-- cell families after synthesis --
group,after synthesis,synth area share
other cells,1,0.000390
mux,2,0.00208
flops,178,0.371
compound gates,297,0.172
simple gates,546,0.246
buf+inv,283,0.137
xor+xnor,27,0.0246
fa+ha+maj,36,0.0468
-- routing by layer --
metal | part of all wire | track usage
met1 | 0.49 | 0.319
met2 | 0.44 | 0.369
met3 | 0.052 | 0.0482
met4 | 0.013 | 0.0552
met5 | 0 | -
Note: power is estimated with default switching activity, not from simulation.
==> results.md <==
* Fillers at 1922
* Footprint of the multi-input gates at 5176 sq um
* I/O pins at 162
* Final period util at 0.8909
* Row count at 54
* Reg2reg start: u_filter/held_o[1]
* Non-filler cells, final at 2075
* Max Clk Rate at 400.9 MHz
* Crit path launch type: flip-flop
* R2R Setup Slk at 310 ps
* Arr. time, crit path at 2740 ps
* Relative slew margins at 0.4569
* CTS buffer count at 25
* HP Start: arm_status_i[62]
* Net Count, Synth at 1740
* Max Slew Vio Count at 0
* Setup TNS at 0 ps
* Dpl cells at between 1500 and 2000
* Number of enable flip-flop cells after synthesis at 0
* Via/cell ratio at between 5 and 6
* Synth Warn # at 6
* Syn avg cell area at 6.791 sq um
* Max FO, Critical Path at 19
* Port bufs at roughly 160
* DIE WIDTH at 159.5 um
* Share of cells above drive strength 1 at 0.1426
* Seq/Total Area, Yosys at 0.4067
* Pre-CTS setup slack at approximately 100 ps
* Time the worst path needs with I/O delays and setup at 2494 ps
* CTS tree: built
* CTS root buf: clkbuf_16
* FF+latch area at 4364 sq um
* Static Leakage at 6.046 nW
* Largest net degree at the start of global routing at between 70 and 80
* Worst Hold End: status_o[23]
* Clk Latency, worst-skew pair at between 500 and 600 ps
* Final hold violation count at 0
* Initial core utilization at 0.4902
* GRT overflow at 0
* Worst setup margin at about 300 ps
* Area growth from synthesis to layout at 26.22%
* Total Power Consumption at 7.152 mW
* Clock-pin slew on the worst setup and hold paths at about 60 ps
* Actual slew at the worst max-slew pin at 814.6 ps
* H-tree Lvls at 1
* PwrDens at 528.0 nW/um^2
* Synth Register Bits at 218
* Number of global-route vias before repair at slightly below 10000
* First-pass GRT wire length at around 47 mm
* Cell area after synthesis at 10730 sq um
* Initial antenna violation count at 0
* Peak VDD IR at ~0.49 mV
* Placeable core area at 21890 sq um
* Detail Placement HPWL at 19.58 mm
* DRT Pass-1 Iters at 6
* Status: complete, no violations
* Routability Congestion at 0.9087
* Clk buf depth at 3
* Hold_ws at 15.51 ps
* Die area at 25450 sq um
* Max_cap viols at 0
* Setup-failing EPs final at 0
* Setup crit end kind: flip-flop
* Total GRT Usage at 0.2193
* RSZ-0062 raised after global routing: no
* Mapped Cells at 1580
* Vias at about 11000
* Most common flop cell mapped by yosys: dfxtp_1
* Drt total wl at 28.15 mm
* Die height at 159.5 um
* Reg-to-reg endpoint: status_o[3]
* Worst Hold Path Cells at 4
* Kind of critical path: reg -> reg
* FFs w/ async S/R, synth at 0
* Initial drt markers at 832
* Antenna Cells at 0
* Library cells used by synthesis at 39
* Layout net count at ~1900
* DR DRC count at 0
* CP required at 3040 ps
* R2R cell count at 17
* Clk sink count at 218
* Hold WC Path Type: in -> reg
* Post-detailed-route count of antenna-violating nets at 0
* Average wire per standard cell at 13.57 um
===== config.mk =====
export PLATFORM = sky130hd
export DESIGN_NAME = coherency_slave_port_frontend
export DESIGN_NICKNAME = d
export VERILOG_FILES = /design/src/rtl/csp_pkg.sv /design/src/rtl/coherency_slave_port_frontend.sv /design/src/rtl/req_attr_capture.sv
export VERILOG_INCLUDE_DIRS = /design/src /design/src/rtl
export SDC_FILE = /design/constraint.sdc
export NUM_CORES = 1
export LEC_CHECK = 0
export BUFFER_PORTS_ARGS = -buffer_cell sky130_fd_sc_hd__buf_4
export CELL_PAD_IN_SITES_DETAIL_PLACEMENT = 0
export CELL_PAD_IN_SITES_GLOBAL_PLACEMENT = 1
export CORE_AREA = 2 2 245 247
export DETAILED_ROUTE_END_ITERATION = 8
export DIE_AREA = 0 0 247 249
export PLACE_DENSITY = 0.65
export SYNTH_ARGS = -nofsm -noshare
export SYNTH_HDL_FRONTEND = slang
export SYNTH_HIERARCHICAL = 1
export SYNTH_SLANG_ARGS = --single-unit
export TNS_END_PERCENT = 50

===== constraint.sdc =====
create_clock -name i_clk -period 1.9 [get_ports i_clk]
set_clock_uncertainty 0.05 [all_clocks]
set_input_delay 0.095 -clock i_clk [delete_from_list [all_inputs] [get_ports i_clk]]
set_output_delay 0.095 -clock i_clk [all_outputs]
set_load 0.02 [all_outputs]
### src/design/rst_seq_pkg.sv
// constants shared by the reset sequencer and its bench
// assumes one 200 MHz system clock and an active-low power-on reset
package rst_seq_pkg;
  // timing in system clocks
  localparam int START_DELAY_CYCLES = 1024;
  localparam int DELAY_CNT_W = 11;
  localparam logic [7:0] OPTION_LOAD_RST = 8'h08;
  // register port
  localparam int ADDR_W = 2;
  localparam int DATA_W = 8;
  localparam logic [ADDR_W-1:0] CMD_OFFSET = 2'h0;
  localparam logic [ADDR_W-1:0] STATUS_OFFSET = 2'h1;
  localparam logic [ADDR_W-1:0] OPTION_OFFSET = 2'h2;
  // command bits
  localparam int CMD_CLEAR_WATCHDOG_BIT = 0;
  localparam int CMD_SLEEP_BIT = 1;
  // status bits
  localparam int STAT_POWER_DOWN_BIT = 0;
  localparam int STAT_WD_EXPIRED_BIT = 1;
  localparam int STAT_SLEEP_BIT = 2;
  localparam int STAT_CHIP_RST_BIT = 3;
  localparam int STAT_CPU_RUN_BIT = 4;
  // register initial values
  localparam logic [7:0] BANK_SELECT_RST = 8'h00;
  localparam logic [7:0] WATCHDOG_PRESCALE_RST = 8'h07;
  localparam logic [7:0] PORT_RST = 8'hFF;
  localparam logic [7:0] TIMER_CTRL_RST = 8'h08;
  localparam logic [7:0] INTERRUPT_CTRL_RST = 8'h00;
  localparam logic [3:0] EEPROM_CTRL_RST = 4'h8;
  localparam logic [12:0] PC_RST = 13'h0000;
  localparam logic [3:0] STACK_TOP = 4'h0;

  typedef enum logic [2:0] {
    ST_HOLD,
    ST_OPTION,
    ST_START,
    ST_RUN,
    ST_SLEEP,
    ST_WAKE
  } seq_state_t;
endpackage

### src/design/pin_sync.sv
// two-stage synchroniser for the external reset pin
// assumes the pin is asynchronous to i_clk and active low
`timescale 1ns/1ps
module pin_sync
(
  // clock and reset
  input wire logic i_clk,
  input wire logic i_nrst,
  // pin
  input wire logic i_external_reset_pin_n,
  // synchronised level, high while the pin is asserted
  output logic o_pin_active
);
  typedef struct packed {
    logic stage1;
    logic stage2;
  } sync_t;

  sync_t sync_reg;
  sync_t sync_next;

  always_comb
  begin
    sync_next.stage1 = ~i_external_reset_pin_n;
    sync_next.stage2 = sync_reg.stage1;
  end

  // assume asserted at power-on so release always goes through the sequence
  always_ff @(posedge i_clk or negedge i_nrst)
  begin
    if (!i_nrst)
      sync_reg <= '{stage1: 1'b1, stage2: 1'b1};
    else
      sync_reg <= sync_next;
  end

  assign o_pin_active = sync_reg.stage2;
endmodule // pin_sync

### src/design/delay_counter.sv
// loadable down-counter that times the option-load and start-up delays
// assumes i_load is a one-cycle pulse and i_count is at least one
`timescale 1ns/1ps
module delay_counter
#(
  parameter int CNT_W = 11
)
(
  // clock and reset
  input wire logic i_clk,
  input wire logic i_nrst,
  // control
  input wire logic i_load,
  input wire logic [CNT_W-1:0] i_count,
  // status
  output logic o_busy,
  output logic o_done
);
  typedef struct packed {
    logic busy;
    logic [CNT_W-1:0] cnt;
  } cnt_t;

  cnt_t cnt_reg;
  cnt_t cnt_next;

  if (CNT_W < 2)
  begin : g_width_check
    $error("delay_counter: CNT_W too small");
  end

  always_comb
  begin
    cnt_next = cnt_reg;
    if (i_load)
    begin
      cnt_next.busy = 1'b1;
      cnt_next.cnt = i_count - 1'b1;
    end
    else if (cnt_reg.busy)
    begin
      if (cnt_reg.cnt == '0)
        cnt_next.busy = 1'b0;
      else
        cnt_next.cnt = cnt_reg.cnt - 1'b1;
    end
  end

  always_ff @(posedge i_clk or negedge i_nrst)
  begin
    if (!i_nrst)
      cnt_reg <= '0;
    else
      cnt_reg <= cnt_next;
  end

  // done marks the last counted cycle
  assign o_busy = cnt_reg.busy;
  assign o_done = cnt_reg.busy && (cnt_reg.cnt == '0);
endmodule // delay_counter

### src/design/mcu_reset_sequencer.sv
// reset sequencer: sources, cause flags, option-load and start-up delays
// assumes watchdog and wake inputs are single-cycle pulses on i_clk
//
// The implementer's own choices: strobed register access and the placing of the registers.
`timescale 1ns/1ps
module mcu_reset_sequencer
#(
  parameter int CNT_W = rst_seq_pkg::DELAY_CNT_W
)
(
  // clock and power-on reset
  input wire logic i_clk,
  input wire logic i_nrst,
  // reset sources
  input wire logic i_external_reset_pin_n,
  input wire logic i_watchdog_expire,
  input wire logic i_wake,
  // register port
  input wire logic [rst_seq_pkg::ADDR_W-1:0] i_addr,
  input wire logic [rst_seq_pkg::DATA_W-1:0] i_wdata,
  input wire logic i_wr,
  input wire logic i_rd,
  output logic [rst_seq_pkg::DATA_W-1:0] o_rdata,
  // reset controls
  output logic o_chip_rst,
  output logic o_warm_rst,
  output logic o_pc_clear,
  output logic o_stack_reset,
  output logic o_watchdog_clear,
  output logic o_cpu_run,
  output logic o_sleeping,
  // cause flags
  output logic o_watchdog_expired_flag,
  output logic o_power_down_flag,
  // initial values, loaded while o_chip_rst is high
  output logic [12:0] o_pc_init,
  output logic [3:0] o_stack_init,
  output logic [7:0] o_bank_select_init,
  output logic [7:0] o_watchdog_prescale_init,
  output logic [7:0] o_port_init,
  output logic [7:0] o_timer_ctrl_init,
  output logic [7:0] o_interrupt_ctrl_init,
  output logic [3:0] o_eeprom_ctrl_init
);
  import rst_seq_pkg::*;

  typedef struct packed {
    seq_state_t state;
    logic wd_expired;
    logic power_down;
    logic warm;
    logic [7:0] option_len;
    logic [DATA_W-1:0] rdata;
  } seq_t;

  seq_t seq_reg;
  seq_t seq_next;

  logic pin_active;
  logic cnt_load;
  logic [CNT_W-1:0] cnt_value;
  logic cnt_busy;
  logic cnt_done;
  logic cmd_clear;
  logic cmd_sleep;
  logic [7:0] option_eff;

  if (CNT_W < DELAY_CNT_W)
  begin : g_cnt_check
    $error("mcu_reset_sequencer: CNT_W cannot hold the start-up delay");
  end

  pin_sync u_pin_sync
  (
    .i_clk(i_clk),
    .i_nrst(i_nrst),
    .i_external_reset_pin_n(i_external_reset_pin_n),
    .o_pin_active(pin_active)
  );

  delay_counter #(.CNT_W(CNT_W)) u_delay
  (
    .i_clk(i_clk),
    .i_nrst(i_nrst),
    .i_load(cnt_load),
    .i_count(cnt_value),
    .o_busy(cnt_busy),
    .o_done(cnt_done)
  );

  assign cmd_clear = i_wr && (i_addr == CMD_OFFSET)
    && i_wdata[CMD_CLEAR_WATCHDOG_BIT];
  assign cmd_sleep = i_wr && (i_addr == CMD_OFFSET)
    && i_wdata[CMD_SLEEP_BIT];
  // a zero length would underflow the counter
  assign option_eff = (seq_reg.option_len == 8'h00) ? 8'h01
    : seq_reg.option_len;

  always_comb
  begin
    seq_next = seq_reg;
    seq_next.warm = 1'b0;
    cnt_load = 1'b0;
    cnt_value = CNT_W'(START_DELAY_CYCLES);
    if (i_wr && (i_addr == OPTION_OFFSET))
      seq_next.option_len = i_wdata;
    unique case (seq_reg.state)
      ST_HOLD:
      begin
        // pin held: stay in reset until the synchronised release
        if (!pin_active)
        begin
          seq_next.state = ST_OPTION;
          cnt_load = 1'b1;
          cnt_value = CNT_W'(option_eff);
        end
      end
      ST_OPTION:
      begin
        if (pin_active)
          seq_next.state = ST_HOLD;
        else if (cnt_done)
        begin
          seq_next.state = ST_START;
          cnt_load = 1'b1;
        end
      end
      ST_START:
      begin
        if (pin_active)
          seq_next.state = ST_HOLD;
        else if (cnt_done)
          seq_next.state = ST_RUN;
      end
      ST_RUN:
      begin
        if (pin_active)
          seq_next.state = ST_HOLD; // flags unchanged
        else if (i_watchdog_expire)
        begin
          seq_next.state = ST_OPTION;
          seq_next.wd_expired = 1'b1;
          cnt_load = 1'b1;
          cnt_value = CNT_W'(option_eff);
        end
        else if (cmd_sleep)
        begin
          // sleep wins over a clear in the same write
          seq_next.state = ST_SLEEP;
          seq_next.power_down = 1'b1;
          seq_next.wd_expired = 1'b0;
        end
        else if (cmd_clear)
        begin
          seq_next.power_down = 1'b0;
          seq_next.wd_expired = 1'b0;
        end
      end
      ST_SLEEP:
      begin
        if (pin_active)
        begin
          seq_next.state = ST_HOLD;
          seq_next.wd_expired = 1'b0;
          seq_next.power_down = 1'b1;
        end
        else if (i_watchdog_expire)
        begin
          // warm reset: no option load, no register initial values
          seq_next.state = ST_WAKE;
          seq_next.wd_expired = 1'b1;
          seq_next.power_down = 1'b1;
          seq_next.warm = 1'b1;
          cnt_load = 1'b1;
        end
        else if (i_wake)
        begin
          seq_next.state = ST_WAKE;
          cnt_load = 1'b1;
        end
      end
      ST_WAKE:
      begin
        if (pin_active)
          seq_next.state = ST_HOLD;
        else if (cnt_done)
          seq_next.state = ST_RUN;
      end
    endcase
    seq_next.rdata = '0;
    if (i_rd && (i_addr == STATUS_OFFSET))
    begin
      seq_next.rdata[STAT_POWER_DOWN_BIT] = seq_reg.power_down;
      seq_next.rdata[STAT_WD_EXPIRED_BIT] = seq_reg.wd_expired;
      seq_next.rdata[STAT_SLEEP_BIT] = (seq_reg.state == ST_SLEEP);
      seq_next.rdata[STAT_CHIP_RST_BIT] = o_chip_rst;
      seq_next.rdata[STAT_CPU_RUN_BIT] = o_cpu_run;
    end
    else if (i_rd && (i_addr == OPTION_OFFSET))
      seq_next.rdata = seq_reg.option_len;
  end

  // power-on clears both flags
  always_ff @(posedge i_clk or negedge i_nrst)
  begin
    if (!i_nrst)
      seq_reg <= '{state: ST_HOLD, wd_expired: 1'b0, power_down: 1'b0,
        warm: 1'b0, option_len: OPTION_LOAD_RST, rdata: '0};
    else
      seq_reg <= seq_next;
  end

  // chip reset covers pin hold, option load and start-up delay
  assign o_chip_rst = (seq_reg.state == ST_HOLD)
    || (seq_reg.state == ST_OPTION)
    || (seq_reg.state == ST_START);
  assign o_warm_rst = seq_reg.warm;
  assign o_pc_clear = o_chip_rst || seq_reg.warm;
  assign o_stack_reset = o_chip_rst || seq_reg.warm;
  assign o_watchdog_clear = o_chip_rst
    || ((seq_reg.state == ST_RUN) && (cmd_clear || cmd_sleep));
  assign o_cpu_run = (seq_reg.state == ST_RUN);
  assign o_sleeping = (seq_reg.state == ST_SLEEP);
  assign o_watchdog_expired_flag = seq_reg.wd_expired;
  assign o_power_down_flag = seq_reg.power_down;
  assign o_rdata = seq_reg.rdata;

  // pointers, accumulator, table and timer counts get no load at all
  assign o_pc_init = PC_RST;
  assign o_stack_init = STACK_TOP;
  assign o_bank_select_init = BANK_SELECT_RST;
  assign o_watchdog_prescale_init = WATCHDOG_PRESCALE_RST;
  assign o_port_init = PORT_RST;
  assign o_timer_ctrl_init = TIMER_CTRL_RST;
  assign o_interrupt_ctrl_init = INTERRUPT_CTRL_RST;
  assign o_eeprom_ctrl_init = EEPROM_CTRL_RST;

  // helper: cycles spent in the start-up delay states
  logic [CNT_W:0] dly_cycles;
  always_ff @(posedge i_clk or negedge i_nrst)
  begin
    if (!i_nrst)
      dly_cycles <= '0;
    else if (seq_reg.state == ST_START || seq_reg.state == ST_WAKE)
      dly_cycles <= dly_cycles + 1'b1;
    else
      dly_cycles <= '0;
  end
endmodule // mcu_reset_sequencer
______
* _WORK TO BE COMPLETED_: The answer must consist solely of the lines from the first line of the data to the line holding "root buf: clkbuf_16", each given again exactly.

* _ANSWER BOX_:
-- cell families after synthesis --
group,after synthesis,synth area share
other cells,1,0.000390
mux,2,0.00208
flops,178,0.371
compound gates,297,0.172
simple gates,546,0.246
buf+inv,283,0.137
xor+xnor,27,0.0246
fa+ha+maj,36,0.0468
-- routing by layer --
metal | part of all wire | track usage
met1 | 0.49 | 0.319
met2 | 0.44 | 0.369
met3 | 0.052 | 0.0482
met4 | 0.013 | 0.0552
met5 | 0 | -
Note: power is estimated with default switching activity, not from simulation.
==> results.md <==
* Fillers at 1922
* Footprint of the multi-input gates at 5176 sq um
* I/O pins at 162
* Final period util at 0.8909
* Row count at 54
* Reg2reg start: u_filter/held_o[1]
* Non-filler cells, final at 2075
* Max Clk Rate at 400.9 MHz
* Crit path launch type: flip-flop
* R2R Setup Slk at 310 ps
* Arr. time, crit path at 2740 ps
* Relative slew margins at 0.4569
* CTS buffer count at 25
* HP Start: arm_status_i[62]
* Net Count, Synth at 1740
* Max Slew Vio Count at 0
* Setup TNS at 0 ps
* Dpl cells at between 1500 and 2000
* Number of enable flip-flop cells after synthesis at 0
* Via/cell ratio at between 5 and 6
* Synth Warn # at 6
* Syn avg cell area at 6.791 sq um
* Max FO, Critical Path at 19
* Port bufs at roughly 160
* DIE WIDTH at 159.5 um
* Share of cells above drive strength 1 at 0.1426
* Seq/Total Area, Yosys at 0.4067
* Pre-CTS setup slack at approximately 100 ps
* Time the worst path needs with I/O delays and setup at 2494 ps
* CTS tree: built
* CTS root buf: clkbuf_16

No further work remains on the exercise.